From the entries below, tally how many lines contain "tree" and report only that figure.
[MATERIAL FOR THIS EXERCISE Boundary: Start]
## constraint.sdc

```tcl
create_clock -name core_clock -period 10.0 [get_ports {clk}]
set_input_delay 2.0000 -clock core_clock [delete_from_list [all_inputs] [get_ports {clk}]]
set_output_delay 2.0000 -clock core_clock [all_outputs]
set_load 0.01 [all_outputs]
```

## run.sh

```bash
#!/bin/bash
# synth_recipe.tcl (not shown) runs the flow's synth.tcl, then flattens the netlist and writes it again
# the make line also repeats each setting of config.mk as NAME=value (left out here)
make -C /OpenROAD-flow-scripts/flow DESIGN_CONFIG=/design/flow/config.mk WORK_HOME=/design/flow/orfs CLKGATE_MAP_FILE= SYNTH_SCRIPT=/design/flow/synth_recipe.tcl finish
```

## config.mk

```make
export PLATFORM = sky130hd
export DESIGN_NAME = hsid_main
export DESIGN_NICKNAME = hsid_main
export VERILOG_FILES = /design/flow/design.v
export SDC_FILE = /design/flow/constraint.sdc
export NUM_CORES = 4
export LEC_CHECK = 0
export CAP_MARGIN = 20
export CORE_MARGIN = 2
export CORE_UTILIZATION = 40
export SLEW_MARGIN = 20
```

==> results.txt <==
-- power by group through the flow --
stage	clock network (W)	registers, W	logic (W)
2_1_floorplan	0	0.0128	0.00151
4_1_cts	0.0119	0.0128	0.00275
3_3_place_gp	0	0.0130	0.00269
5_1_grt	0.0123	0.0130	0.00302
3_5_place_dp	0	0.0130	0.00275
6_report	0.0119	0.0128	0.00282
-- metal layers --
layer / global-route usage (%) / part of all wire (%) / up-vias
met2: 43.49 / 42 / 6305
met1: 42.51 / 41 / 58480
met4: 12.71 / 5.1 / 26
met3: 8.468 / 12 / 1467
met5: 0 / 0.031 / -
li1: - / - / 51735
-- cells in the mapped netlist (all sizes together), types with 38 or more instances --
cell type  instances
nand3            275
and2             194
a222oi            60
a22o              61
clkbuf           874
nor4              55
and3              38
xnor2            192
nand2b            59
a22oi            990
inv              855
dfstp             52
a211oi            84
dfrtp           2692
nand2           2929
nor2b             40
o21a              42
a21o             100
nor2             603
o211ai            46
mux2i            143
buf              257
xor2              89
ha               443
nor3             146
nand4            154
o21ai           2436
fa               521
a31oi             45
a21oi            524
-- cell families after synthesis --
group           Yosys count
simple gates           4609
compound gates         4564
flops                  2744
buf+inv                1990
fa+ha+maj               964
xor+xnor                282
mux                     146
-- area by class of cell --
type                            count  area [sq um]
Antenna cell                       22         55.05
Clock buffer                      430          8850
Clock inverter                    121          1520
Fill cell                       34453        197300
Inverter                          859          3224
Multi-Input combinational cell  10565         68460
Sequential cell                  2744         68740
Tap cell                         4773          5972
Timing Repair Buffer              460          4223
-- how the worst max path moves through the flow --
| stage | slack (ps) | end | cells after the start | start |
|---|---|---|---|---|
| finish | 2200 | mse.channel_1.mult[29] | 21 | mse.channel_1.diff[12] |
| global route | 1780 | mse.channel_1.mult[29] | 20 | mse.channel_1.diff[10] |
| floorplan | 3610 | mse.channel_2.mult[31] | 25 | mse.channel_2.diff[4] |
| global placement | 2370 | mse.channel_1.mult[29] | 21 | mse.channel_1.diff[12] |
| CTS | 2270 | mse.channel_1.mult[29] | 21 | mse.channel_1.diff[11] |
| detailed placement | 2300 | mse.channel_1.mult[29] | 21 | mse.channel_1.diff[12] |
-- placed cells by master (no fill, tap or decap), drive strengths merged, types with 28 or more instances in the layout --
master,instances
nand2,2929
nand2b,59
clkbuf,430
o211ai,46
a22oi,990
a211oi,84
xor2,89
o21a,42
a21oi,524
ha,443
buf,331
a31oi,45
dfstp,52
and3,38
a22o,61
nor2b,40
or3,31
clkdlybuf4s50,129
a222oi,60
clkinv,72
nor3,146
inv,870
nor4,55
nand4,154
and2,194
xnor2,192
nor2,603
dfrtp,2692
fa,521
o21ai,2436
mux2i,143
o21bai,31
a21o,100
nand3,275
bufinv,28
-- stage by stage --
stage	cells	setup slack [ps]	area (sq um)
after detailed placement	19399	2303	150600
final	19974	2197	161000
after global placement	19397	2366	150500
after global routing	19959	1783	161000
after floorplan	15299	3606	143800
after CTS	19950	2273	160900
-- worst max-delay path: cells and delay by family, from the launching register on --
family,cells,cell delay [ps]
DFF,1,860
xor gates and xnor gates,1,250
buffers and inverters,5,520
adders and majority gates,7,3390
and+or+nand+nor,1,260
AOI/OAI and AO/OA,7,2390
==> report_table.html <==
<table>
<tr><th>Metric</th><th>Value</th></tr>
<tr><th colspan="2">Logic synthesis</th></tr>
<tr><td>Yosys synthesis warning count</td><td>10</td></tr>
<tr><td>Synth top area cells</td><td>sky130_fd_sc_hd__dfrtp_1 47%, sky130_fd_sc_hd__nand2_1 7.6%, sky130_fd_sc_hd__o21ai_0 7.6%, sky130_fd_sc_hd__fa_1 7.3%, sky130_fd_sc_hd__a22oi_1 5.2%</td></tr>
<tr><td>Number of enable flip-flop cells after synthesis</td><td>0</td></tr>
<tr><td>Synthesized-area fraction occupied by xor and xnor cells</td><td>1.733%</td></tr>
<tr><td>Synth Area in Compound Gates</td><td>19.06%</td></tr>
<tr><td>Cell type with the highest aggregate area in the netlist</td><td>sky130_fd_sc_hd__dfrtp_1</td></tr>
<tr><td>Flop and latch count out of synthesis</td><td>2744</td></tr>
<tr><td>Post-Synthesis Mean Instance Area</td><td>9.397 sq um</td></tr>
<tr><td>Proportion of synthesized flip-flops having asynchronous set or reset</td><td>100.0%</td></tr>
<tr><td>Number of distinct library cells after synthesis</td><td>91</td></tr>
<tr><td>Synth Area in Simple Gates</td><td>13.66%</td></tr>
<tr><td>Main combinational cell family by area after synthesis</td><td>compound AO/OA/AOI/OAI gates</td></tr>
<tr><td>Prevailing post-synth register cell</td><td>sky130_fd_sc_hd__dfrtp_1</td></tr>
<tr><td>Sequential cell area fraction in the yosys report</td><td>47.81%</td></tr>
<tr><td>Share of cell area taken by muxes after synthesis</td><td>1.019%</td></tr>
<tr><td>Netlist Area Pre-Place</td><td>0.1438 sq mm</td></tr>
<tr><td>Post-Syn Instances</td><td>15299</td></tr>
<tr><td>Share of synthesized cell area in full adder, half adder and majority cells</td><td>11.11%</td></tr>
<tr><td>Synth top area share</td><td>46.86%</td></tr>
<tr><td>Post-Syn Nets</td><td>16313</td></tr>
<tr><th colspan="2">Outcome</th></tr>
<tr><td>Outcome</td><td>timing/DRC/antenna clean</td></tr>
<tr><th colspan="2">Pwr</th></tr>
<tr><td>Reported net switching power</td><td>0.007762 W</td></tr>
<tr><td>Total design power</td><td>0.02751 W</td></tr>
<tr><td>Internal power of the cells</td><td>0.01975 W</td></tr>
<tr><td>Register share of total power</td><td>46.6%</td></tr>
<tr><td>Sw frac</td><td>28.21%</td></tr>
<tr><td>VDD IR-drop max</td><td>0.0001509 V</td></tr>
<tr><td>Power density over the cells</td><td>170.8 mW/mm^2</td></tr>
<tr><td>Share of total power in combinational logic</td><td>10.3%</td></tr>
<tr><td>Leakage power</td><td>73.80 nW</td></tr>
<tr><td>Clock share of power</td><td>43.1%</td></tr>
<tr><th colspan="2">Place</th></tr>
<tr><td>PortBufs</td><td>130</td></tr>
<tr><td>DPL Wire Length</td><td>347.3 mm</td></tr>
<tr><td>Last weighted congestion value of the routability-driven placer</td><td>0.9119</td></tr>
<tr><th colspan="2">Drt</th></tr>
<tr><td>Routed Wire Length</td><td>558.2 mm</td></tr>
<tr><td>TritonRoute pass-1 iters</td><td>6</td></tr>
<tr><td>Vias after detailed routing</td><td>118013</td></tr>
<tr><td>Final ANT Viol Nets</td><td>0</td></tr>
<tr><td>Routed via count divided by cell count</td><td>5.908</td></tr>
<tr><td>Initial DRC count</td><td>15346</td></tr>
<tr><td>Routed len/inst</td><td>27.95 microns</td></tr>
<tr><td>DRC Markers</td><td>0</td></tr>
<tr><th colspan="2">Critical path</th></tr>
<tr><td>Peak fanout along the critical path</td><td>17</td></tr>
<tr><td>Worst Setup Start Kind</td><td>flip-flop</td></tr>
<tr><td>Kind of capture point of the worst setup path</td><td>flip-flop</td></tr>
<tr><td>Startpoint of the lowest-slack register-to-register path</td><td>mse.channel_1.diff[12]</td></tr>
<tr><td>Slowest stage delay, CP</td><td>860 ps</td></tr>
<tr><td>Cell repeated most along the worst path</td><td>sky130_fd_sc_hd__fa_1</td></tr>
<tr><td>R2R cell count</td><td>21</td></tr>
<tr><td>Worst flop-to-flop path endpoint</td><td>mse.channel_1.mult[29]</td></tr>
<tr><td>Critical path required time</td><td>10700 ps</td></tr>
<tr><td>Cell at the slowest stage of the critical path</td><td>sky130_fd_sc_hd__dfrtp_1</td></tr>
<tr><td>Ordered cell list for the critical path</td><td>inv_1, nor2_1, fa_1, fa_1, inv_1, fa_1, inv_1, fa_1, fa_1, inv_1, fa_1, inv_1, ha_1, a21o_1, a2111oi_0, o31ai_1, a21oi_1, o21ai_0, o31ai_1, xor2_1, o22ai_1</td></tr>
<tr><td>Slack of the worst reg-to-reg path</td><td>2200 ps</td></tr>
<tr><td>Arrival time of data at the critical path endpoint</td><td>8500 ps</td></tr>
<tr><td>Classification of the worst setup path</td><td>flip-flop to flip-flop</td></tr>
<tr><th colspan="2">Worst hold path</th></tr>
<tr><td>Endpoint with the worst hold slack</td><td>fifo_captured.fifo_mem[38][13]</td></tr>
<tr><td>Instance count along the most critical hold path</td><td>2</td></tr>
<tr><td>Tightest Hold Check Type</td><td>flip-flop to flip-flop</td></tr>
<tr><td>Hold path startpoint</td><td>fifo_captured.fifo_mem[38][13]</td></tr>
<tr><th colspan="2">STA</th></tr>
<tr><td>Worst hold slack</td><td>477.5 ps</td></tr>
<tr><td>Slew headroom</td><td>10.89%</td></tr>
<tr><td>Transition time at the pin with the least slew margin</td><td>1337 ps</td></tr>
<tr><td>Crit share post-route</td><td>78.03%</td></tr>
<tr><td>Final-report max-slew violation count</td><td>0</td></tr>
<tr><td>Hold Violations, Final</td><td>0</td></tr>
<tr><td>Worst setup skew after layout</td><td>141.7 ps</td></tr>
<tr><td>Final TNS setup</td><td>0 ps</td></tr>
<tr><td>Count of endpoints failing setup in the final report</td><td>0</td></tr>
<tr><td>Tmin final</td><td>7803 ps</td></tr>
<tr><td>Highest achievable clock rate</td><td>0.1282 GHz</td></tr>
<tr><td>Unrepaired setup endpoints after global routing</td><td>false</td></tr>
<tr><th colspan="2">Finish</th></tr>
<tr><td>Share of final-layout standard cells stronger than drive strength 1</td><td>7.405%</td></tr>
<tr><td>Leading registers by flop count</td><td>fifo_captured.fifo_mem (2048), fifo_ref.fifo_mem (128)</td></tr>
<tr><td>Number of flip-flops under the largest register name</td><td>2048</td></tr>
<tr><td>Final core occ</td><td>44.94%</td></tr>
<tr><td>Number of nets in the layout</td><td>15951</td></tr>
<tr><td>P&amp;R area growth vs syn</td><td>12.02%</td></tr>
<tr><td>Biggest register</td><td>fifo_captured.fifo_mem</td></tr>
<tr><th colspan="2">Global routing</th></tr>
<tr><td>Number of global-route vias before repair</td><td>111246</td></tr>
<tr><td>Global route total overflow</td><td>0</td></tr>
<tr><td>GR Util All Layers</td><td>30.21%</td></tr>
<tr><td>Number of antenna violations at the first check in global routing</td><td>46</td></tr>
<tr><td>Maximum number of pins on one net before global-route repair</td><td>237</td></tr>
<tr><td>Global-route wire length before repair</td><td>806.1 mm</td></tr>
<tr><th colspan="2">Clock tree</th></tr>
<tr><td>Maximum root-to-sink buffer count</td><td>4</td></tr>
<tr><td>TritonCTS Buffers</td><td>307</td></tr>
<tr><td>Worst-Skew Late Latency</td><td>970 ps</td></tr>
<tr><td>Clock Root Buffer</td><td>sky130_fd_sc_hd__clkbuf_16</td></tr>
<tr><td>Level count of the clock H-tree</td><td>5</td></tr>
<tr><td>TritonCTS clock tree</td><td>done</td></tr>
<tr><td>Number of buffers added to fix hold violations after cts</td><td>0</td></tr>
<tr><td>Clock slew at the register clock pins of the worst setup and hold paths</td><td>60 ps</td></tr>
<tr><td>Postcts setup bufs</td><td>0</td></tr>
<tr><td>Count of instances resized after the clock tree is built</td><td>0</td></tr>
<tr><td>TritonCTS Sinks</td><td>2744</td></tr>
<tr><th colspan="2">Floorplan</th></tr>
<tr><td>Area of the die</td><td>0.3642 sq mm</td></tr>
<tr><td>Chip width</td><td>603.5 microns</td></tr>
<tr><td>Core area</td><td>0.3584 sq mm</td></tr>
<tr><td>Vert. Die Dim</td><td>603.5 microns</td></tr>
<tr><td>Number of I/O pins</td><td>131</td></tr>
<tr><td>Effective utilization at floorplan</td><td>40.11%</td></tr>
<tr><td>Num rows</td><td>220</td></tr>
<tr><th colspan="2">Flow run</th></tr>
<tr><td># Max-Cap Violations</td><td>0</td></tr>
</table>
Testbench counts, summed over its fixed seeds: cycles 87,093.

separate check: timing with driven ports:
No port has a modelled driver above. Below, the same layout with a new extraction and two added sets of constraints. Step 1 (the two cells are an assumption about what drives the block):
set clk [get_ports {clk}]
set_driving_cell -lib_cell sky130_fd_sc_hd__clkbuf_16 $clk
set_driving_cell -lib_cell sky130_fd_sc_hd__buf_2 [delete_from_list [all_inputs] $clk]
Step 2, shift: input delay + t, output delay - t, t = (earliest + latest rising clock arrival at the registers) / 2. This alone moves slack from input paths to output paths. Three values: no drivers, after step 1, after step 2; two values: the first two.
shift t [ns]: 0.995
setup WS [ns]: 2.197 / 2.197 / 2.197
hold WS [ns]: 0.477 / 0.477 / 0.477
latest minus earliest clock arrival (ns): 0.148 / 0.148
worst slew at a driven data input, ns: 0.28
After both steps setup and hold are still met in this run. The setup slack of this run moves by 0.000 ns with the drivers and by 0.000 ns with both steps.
[MATERIAL FOR THIS EXERCISE Boundary: End]
## RESULT OF THIS TASK
4